:: MATERIAL FOR THIS TASK
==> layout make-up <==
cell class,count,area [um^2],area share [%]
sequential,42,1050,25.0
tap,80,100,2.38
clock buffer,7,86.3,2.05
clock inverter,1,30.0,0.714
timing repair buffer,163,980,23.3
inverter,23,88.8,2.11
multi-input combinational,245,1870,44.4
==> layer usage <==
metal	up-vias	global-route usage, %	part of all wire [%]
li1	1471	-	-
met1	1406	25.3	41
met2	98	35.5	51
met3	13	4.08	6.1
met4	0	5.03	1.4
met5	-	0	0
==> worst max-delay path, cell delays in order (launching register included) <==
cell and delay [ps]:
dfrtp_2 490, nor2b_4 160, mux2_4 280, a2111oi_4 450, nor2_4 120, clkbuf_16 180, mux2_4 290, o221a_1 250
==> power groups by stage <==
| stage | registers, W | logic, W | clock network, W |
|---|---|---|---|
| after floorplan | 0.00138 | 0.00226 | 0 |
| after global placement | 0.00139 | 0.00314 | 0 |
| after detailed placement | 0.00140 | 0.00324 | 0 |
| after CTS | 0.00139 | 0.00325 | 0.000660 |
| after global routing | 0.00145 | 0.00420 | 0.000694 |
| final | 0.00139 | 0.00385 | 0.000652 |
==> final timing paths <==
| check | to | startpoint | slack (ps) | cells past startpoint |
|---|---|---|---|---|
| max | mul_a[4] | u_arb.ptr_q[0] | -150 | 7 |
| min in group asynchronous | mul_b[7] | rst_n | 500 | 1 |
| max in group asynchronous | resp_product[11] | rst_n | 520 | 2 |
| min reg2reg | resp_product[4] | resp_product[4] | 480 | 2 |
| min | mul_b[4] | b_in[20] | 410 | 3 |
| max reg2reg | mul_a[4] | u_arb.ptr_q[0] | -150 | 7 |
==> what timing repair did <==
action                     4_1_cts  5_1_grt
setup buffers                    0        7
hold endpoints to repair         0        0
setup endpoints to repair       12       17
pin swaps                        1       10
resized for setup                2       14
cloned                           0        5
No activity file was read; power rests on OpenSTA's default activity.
::::
:: MATERIAL FOR THIS TASK
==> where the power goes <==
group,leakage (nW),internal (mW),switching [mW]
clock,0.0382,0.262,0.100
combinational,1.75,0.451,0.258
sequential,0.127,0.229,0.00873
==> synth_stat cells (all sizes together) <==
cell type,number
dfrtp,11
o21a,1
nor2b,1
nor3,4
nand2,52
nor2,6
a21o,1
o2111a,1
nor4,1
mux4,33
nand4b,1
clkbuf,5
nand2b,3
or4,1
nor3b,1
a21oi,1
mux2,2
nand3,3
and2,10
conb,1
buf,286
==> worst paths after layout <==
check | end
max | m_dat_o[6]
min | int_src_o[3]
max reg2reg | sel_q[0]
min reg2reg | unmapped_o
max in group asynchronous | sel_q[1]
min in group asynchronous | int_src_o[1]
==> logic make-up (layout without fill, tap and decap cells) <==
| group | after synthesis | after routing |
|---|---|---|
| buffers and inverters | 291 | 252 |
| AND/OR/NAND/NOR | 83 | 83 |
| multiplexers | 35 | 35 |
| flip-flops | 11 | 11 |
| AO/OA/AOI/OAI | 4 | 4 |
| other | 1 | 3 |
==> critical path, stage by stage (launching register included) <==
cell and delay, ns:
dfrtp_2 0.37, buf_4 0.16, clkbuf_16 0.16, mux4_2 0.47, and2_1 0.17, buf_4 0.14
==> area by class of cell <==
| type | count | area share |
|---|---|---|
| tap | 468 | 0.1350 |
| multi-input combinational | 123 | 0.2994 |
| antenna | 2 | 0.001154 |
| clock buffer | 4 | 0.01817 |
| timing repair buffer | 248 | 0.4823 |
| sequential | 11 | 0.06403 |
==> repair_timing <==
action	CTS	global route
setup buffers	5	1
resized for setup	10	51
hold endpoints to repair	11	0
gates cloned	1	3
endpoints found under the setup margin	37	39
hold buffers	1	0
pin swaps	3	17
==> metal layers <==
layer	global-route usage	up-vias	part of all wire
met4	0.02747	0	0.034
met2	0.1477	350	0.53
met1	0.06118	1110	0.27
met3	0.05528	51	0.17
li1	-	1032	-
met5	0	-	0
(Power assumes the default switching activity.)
::::
# [TASK STATEMENT]
Filter the entries and copy each line with "delay".

# [PROBLEM SOLUTION]
==> worst max-delay path, cell delays in order (launching register included) <==
cell and delay [ps]:
cell and delay, ns:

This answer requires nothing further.